PROVIDED INFORMATION:
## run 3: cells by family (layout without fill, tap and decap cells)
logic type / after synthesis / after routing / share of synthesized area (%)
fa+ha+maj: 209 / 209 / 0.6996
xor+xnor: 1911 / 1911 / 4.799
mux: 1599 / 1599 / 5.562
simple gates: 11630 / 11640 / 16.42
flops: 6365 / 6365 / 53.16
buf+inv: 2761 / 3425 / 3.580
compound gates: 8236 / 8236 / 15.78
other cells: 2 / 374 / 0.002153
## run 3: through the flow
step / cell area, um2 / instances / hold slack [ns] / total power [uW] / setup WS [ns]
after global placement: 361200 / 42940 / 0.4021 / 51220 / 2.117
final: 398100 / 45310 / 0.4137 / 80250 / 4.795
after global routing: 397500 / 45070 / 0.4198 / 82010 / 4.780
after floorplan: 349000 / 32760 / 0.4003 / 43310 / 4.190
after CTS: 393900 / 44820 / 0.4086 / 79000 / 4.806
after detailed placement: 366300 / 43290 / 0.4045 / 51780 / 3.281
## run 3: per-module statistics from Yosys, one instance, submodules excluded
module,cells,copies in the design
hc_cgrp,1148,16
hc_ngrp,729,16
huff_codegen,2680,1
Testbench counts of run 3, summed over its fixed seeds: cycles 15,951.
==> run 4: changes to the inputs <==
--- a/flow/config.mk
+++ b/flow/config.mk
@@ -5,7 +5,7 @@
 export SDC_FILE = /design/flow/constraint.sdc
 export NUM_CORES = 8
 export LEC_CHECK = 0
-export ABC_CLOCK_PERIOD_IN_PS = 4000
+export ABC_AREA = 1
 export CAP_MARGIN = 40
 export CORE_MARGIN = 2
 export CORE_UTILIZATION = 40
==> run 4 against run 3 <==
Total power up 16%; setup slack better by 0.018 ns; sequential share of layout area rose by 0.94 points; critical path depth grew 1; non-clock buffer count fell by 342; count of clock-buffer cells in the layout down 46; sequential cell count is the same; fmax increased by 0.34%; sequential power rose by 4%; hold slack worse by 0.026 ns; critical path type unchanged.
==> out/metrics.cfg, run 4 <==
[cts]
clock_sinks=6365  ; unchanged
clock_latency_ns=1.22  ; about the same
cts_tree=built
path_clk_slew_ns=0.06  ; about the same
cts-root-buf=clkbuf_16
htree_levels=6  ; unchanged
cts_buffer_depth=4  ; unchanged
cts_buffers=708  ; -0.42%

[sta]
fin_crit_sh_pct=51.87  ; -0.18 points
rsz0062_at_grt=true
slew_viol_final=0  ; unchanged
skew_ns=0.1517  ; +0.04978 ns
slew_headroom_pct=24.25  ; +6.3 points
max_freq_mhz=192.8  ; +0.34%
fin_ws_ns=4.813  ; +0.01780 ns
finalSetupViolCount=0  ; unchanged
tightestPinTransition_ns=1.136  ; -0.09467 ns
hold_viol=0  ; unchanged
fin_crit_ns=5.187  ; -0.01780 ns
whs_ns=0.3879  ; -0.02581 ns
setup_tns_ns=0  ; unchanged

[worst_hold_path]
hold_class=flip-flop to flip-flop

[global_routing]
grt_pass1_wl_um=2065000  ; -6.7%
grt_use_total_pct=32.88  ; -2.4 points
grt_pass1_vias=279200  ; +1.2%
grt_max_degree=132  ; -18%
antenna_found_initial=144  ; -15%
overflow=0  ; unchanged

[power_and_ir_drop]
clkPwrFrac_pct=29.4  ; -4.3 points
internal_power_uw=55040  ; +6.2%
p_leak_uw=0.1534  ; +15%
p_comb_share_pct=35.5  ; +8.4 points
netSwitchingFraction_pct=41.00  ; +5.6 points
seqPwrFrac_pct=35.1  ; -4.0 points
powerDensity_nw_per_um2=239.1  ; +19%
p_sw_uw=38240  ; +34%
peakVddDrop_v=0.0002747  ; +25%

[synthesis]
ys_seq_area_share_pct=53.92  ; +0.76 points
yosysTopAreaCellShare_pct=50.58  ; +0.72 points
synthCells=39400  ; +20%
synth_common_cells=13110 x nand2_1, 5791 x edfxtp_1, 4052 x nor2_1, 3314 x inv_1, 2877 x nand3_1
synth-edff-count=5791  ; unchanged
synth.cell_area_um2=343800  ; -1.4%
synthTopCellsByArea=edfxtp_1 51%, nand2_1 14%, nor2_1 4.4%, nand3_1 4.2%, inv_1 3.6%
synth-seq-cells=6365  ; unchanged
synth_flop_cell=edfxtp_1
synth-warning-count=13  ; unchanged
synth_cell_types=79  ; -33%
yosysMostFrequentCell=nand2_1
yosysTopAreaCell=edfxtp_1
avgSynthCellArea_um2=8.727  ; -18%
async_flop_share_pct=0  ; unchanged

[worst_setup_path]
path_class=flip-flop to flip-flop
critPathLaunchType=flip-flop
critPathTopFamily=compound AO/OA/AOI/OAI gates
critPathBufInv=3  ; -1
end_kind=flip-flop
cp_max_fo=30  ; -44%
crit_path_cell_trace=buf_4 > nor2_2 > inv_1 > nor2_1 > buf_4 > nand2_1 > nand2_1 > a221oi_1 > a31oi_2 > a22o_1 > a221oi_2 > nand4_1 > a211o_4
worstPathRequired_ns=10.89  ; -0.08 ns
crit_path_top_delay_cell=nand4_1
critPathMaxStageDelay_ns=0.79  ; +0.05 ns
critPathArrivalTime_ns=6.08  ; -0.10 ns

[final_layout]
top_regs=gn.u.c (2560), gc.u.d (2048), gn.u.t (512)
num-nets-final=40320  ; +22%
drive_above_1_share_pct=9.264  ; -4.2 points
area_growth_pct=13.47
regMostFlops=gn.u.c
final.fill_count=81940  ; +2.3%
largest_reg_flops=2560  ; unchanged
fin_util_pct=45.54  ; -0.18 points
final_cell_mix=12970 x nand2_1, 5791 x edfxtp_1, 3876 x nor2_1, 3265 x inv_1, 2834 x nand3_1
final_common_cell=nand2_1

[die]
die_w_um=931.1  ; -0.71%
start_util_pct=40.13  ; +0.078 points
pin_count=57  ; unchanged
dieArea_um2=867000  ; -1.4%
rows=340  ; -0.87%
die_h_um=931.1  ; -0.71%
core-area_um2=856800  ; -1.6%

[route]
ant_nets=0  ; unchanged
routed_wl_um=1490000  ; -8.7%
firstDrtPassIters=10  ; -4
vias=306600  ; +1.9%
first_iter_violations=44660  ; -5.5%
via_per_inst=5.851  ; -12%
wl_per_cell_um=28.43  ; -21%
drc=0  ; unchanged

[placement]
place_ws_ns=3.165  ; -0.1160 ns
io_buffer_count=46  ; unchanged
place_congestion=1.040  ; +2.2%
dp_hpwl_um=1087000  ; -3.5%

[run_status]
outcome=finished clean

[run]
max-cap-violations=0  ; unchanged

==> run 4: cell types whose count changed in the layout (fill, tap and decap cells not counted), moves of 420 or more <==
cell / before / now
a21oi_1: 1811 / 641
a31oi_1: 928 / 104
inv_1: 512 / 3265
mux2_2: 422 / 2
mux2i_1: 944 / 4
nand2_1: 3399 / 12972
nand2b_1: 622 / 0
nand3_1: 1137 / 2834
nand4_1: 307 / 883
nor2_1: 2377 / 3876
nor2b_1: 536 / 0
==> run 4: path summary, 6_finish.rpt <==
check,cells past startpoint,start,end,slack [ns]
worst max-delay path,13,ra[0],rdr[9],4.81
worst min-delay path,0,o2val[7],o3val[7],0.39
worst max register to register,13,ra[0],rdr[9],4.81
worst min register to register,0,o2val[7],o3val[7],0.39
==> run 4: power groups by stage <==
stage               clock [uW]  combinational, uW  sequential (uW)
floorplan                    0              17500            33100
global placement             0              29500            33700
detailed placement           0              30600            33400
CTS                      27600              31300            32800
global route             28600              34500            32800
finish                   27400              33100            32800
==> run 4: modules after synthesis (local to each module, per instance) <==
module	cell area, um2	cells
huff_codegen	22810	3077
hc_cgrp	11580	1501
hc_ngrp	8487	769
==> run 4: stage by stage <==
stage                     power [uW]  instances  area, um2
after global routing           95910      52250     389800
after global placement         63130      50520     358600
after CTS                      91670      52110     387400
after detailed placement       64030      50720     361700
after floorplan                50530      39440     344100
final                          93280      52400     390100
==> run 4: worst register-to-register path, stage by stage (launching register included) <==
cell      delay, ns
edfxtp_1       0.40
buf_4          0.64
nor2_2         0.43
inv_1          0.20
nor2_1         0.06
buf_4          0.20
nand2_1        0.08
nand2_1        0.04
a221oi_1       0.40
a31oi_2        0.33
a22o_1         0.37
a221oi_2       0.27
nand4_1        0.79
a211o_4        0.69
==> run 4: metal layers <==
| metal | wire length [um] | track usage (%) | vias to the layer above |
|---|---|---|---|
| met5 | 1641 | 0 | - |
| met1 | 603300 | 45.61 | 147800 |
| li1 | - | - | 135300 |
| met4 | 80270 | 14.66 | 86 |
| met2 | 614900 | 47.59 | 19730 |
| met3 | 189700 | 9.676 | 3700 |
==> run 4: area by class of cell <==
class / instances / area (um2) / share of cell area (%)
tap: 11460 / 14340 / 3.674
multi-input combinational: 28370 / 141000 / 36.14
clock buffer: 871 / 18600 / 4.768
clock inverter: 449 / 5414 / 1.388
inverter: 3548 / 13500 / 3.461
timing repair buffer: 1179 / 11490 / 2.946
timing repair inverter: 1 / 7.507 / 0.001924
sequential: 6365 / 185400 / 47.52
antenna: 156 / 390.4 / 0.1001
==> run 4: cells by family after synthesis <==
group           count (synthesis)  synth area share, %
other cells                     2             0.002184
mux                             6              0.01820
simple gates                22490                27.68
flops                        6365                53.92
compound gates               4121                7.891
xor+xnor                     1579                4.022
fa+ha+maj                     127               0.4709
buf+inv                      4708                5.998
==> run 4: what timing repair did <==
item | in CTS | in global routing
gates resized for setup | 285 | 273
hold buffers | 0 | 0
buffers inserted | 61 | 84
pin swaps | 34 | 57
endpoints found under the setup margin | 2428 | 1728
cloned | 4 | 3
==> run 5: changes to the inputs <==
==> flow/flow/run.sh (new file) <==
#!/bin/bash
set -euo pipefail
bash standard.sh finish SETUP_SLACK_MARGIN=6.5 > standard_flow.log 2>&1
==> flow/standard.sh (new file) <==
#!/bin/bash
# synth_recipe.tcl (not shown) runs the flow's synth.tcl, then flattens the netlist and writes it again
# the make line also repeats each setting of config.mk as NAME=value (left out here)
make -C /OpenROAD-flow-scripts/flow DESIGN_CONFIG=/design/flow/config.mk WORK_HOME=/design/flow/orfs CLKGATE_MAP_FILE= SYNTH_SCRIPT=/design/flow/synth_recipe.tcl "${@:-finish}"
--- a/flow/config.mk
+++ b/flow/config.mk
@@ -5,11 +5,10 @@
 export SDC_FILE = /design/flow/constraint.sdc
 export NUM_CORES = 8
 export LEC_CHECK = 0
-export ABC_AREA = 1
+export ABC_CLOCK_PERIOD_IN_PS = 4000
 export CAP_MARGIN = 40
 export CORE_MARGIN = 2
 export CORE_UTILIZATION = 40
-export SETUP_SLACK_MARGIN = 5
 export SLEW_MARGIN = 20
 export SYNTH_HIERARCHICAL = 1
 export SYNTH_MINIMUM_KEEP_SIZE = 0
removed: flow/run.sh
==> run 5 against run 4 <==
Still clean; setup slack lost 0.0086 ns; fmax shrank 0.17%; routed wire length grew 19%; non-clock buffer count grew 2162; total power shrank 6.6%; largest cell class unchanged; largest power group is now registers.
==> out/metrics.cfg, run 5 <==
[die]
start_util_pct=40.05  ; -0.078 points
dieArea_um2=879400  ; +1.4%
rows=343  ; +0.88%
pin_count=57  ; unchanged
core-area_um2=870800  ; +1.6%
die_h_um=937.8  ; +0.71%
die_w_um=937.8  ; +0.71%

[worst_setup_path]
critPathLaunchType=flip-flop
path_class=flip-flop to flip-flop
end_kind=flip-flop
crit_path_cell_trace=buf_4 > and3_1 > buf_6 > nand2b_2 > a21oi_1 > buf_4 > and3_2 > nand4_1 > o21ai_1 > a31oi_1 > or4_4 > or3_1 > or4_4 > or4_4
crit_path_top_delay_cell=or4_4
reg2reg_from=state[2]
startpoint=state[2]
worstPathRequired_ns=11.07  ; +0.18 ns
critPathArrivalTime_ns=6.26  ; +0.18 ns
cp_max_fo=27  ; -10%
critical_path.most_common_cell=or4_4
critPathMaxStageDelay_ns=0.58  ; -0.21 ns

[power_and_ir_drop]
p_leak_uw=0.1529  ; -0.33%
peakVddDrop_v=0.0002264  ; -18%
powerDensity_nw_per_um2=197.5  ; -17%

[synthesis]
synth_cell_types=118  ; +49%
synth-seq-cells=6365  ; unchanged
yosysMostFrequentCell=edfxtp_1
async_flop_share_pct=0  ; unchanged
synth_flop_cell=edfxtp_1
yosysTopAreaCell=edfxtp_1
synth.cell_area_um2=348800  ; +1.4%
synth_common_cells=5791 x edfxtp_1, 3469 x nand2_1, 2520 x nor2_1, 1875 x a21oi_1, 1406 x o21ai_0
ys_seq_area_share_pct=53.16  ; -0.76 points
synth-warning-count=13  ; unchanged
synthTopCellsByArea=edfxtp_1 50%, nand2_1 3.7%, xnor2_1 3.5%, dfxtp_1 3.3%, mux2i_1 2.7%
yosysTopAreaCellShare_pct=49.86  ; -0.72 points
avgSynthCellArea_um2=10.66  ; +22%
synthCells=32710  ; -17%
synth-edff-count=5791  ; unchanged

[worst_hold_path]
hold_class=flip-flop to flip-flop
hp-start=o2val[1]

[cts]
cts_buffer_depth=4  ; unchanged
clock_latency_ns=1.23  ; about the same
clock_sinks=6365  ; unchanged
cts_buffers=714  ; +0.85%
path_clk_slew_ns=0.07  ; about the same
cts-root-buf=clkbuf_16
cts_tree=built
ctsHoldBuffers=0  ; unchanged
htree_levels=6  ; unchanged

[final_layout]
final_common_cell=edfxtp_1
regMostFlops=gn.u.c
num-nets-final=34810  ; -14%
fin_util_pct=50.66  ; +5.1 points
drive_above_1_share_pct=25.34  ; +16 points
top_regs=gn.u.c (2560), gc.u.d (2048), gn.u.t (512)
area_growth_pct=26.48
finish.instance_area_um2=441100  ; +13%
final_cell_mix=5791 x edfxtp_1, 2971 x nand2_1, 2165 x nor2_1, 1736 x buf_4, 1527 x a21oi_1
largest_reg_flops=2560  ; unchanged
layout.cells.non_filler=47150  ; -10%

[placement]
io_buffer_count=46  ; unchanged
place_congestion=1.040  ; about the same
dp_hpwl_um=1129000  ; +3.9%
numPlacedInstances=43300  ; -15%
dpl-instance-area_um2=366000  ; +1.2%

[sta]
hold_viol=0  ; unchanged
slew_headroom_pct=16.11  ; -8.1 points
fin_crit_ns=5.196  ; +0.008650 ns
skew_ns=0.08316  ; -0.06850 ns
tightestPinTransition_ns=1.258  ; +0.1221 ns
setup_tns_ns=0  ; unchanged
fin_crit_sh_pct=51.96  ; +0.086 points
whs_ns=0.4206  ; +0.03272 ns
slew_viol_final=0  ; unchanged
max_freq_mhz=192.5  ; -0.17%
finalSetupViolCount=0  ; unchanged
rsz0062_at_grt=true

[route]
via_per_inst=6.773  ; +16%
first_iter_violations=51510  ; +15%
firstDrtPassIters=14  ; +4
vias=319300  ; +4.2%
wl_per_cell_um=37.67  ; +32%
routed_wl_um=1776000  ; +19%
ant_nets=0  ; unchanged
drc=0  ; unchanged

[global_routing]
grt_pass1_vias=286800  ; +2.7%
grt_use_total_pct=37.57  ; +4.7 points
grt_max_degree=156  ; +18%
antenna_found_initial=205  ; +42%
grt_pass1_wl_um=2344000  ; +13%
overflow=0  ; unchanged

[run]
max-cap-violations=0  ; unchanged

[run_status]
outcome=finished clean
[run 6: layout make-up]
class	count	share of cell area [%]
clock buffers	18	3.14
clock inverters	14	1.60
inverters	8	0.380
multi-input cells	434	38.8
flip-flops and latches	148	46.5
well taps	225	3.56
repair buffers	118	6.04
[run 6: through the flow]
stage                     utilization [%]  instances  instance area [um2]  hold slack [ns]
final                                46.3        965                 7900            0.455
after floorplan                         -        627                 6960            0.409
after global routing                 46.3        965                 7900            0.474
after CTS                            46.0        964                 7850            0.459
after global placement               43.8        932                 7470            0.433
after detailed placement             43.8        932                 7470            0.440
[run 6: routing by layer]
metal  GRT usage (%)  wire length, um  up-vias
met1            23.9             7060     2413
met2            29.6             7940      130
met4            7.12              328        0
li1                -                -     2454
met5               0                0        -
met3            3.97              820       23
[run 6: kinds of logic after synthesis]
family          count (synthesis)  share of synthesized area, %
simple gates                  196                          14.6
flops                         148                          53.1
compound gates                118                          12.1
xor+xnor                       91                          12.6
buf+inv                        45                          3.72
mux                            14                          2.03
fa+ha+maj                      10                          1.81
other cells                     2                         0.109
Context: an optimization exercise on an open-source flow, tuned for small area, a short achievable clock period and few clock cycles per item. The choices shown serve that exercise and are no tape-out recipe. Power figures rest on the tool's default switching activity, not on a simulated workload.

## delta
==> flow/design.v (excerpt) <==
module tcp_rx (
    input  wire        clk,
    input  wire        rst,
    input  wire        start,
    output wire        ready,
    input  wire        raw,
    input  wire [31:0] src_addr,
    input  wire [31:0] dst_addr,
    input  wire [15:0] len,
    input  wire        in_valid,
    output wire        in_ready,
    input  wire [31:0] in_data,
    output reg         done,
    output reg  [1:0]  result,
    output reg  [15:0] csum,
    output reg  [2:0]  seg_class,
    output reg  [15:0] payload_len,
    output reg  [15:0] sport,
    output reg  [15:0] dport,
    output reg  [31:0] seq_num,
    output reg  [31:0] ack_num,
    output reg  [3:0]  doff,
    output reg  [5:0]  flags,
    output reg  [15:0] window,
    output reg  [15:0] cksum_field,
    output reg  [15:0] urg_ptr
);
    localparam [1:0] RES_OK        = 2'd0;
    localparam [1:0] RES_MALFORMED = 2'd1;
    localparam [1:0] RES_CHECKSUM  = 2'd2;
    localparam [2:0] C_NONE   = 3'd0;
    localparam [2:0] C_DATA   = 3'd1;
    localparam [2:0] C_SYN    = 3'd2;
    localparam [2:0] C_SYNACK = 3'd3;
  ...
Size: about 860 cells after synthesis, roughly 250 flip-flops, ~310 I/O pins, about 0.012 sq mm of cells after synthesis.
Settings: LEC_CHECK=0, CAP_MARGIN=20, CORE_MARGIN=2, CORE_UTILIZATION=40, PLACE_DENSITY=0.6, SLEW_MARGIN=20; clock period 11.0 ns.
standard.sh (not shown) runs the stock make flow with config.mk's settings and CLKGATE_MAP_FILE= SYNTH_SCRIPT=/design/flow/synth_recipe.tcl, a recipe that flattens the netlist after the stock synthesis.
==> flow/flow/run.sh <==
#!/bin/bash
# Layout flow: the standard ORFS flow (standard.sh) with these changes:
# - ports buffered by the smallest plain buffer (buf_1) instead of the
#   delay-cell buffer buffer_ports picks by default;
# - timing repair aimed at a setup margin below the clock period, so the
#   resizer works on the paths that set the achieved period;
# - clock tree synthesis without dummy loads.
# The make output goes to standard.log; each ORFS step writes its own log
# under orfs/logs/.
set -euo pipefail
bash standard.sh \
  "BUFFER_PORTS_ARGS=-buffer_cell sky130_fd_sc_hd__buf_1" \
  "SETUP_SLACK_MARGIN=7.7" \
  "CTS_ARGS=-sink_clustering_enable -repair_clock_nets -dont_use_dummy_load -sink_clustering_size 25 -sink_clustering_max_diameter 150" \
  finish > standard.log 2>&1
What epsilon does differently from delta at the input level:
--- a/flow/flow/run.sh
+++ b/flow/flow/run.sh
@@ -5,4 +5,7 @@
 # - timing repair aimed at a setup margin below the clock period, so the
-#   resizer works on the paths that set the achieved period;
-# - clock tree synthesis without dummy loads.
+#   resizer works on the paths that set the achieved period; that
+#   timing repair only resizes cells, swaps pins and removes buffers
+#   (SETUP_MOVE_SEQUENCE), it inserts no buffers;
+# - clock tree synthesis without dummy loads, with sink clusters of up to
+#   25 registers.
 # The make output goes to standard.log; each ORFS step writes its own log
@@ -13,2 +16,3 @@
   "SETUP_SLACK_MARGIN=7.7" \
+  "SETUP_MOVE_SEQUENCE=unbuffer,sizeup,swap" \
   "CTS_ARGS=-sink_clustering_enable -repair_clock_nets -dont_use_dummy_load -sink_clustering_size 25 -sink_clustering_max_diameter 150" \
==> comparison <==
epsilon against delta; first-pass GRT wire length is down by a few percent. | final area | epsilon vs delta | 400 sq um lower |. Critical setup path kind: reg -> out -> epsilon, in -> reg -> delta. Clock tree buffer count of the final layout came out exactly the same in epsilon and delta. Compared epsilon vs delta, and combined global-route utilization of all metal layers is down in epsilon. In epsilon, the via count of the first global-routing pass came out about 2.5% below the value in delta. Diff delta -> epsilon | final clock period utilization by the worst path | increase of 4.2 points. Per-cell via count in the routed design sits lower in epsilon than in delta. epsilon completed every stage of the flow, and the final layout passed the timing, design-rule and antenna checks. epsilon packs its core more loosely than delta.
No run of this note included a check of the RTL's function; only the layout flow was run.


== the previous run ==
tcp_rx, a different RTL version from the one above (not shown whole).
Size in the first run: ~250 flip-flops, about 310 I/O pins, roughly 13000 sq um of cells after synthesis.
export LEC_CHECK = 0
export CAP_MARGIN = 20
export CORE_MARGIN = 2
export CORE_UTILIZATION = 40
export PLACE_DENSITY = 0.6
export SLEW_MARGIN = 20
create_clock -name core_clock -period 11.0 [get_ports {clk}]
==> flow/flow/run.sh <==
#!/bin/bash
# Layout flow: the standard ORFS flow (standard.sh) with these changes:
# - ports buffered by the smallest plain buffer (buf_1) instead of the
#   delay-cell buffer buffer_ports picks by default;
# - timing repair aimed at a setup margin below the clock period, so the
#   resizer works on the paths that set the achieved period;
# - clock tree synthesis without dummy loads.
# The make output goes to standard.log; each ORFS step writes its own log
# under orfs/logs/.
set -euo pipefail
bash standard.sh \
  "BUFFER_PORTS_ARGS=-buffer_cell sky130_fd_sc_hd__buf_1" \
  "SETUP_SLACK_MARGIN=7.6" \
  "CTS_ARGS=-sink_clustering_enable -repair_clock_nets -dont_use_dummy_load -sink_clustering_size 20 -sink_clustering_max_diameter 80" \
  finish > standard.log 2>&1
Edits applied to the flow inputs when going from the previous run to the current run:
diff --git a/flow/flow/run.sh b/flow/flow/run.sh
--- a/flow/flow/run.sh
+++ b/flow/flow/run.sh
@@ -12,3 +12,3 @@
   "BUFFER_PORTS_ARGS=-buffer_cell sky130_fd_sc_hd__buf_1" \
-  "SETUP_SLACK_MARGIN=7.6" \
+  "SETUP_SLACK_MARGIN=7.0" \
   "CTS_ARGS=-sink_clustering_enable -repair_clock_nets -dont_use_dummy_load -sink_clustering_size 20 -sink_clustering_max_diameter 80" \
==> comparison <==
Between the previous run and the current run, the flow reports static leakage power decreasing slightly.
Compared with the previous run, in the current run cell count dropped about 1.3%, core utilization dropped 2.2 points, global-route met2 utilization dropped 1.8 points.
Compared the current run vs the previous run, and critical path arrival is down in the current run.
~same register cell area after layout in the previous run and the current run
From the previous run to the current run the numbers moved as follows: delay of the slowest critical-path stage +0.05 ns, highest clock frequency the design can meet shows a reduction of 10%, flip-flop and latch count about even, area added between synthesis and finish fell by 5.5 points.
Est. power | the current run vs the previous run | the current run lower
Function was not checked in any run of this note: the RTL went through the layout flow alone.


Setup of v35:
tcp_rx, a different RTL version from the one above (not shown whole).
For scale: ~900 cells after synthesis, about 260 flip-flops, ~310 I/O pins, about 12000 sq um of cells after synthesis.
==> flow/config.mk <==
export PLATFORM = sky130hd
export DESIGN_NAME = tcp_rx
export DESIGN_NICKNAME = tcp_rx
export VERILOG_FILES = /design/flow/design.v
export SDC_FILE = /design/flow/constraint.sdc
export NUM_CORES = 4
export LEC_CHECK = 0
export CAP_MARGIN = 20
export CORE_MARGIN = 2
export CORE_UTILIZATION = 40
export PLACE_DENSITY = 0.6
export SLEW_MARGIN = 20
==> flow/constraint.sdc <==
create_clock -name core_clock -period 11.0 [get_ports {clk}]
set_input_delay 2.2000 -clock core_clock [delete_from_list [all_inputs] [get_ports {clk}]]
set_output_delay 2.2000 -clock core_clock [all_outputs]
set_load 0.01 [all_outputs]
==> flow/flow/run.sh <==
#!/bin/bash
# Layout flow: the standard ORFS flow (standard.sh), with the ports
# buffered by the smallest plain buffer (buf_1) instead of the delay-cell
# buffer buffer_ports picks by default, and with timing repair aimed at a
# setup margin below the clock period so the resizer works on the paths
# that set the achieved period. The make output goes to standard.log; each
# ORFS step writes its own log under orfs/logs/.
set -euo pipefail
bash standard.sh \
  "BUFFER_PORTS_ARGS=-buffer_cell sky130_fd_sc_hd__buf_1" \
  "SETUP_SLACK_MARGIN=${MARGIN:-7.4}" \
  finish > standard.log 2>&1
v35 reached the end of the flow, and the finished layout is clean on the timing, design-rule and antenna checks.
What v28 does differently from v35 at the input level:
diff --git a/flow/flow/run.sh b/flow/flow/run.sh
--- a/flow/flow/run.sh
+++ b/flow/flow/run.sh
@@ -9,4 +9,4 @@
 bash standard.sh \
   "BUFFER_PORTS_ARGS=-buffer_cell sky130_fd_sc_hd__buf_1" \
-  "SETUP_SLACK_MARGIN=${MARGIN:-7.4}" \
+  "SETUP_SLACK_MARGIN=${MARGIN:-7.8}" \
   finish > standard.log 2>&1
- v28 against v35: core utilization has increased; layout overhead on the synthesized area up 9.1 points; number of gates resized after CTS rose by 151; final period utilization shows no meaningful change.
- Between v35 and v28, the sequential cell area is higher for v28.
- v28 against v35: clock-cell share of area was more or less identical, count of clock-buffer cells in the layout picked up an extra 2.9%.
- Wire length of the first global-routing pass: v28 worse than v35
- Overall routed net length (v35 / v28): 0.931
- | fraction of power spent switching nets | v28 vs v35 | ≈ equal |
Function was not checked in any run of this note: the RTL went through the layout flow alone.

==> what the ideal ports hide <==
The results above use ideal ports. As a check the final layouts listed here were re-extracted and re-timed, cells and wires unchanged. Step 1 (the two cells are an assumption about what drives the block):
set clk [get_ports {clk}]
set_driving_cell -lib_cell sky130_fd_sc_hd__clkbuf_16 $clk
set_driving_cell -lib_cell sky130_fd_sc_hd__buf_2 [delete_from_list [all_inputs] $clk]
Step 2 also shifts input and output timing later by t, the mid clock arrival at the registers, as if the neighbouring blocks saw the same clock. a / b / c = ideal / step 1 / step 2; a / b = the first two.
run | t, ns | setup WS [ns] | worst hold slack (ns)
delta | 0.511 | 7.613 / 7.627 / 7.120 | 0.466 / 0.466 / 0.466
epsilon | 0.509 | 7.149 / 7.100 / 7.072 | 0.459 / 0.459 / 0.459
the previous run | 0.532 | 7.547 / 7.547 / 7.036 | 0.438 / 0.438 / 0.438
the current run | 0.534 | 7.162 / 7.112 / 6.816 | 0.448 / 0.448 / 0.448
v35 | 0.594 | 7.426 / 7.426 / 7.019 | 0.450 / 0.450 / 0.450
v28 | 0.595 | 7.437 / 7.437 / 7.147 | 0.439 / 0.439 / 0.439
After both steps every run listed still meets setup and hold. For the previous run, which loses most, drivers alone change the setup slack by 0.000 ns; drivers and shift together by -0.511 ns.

HOW TO COMPLETE THIS TASK: Go line by line through the material above and return each one that includes "firstDrtPassIters".

RESULT OF THE TASK:
firstDrtPassIters=10  ; -4
firstDrtPassIters=14  ; +4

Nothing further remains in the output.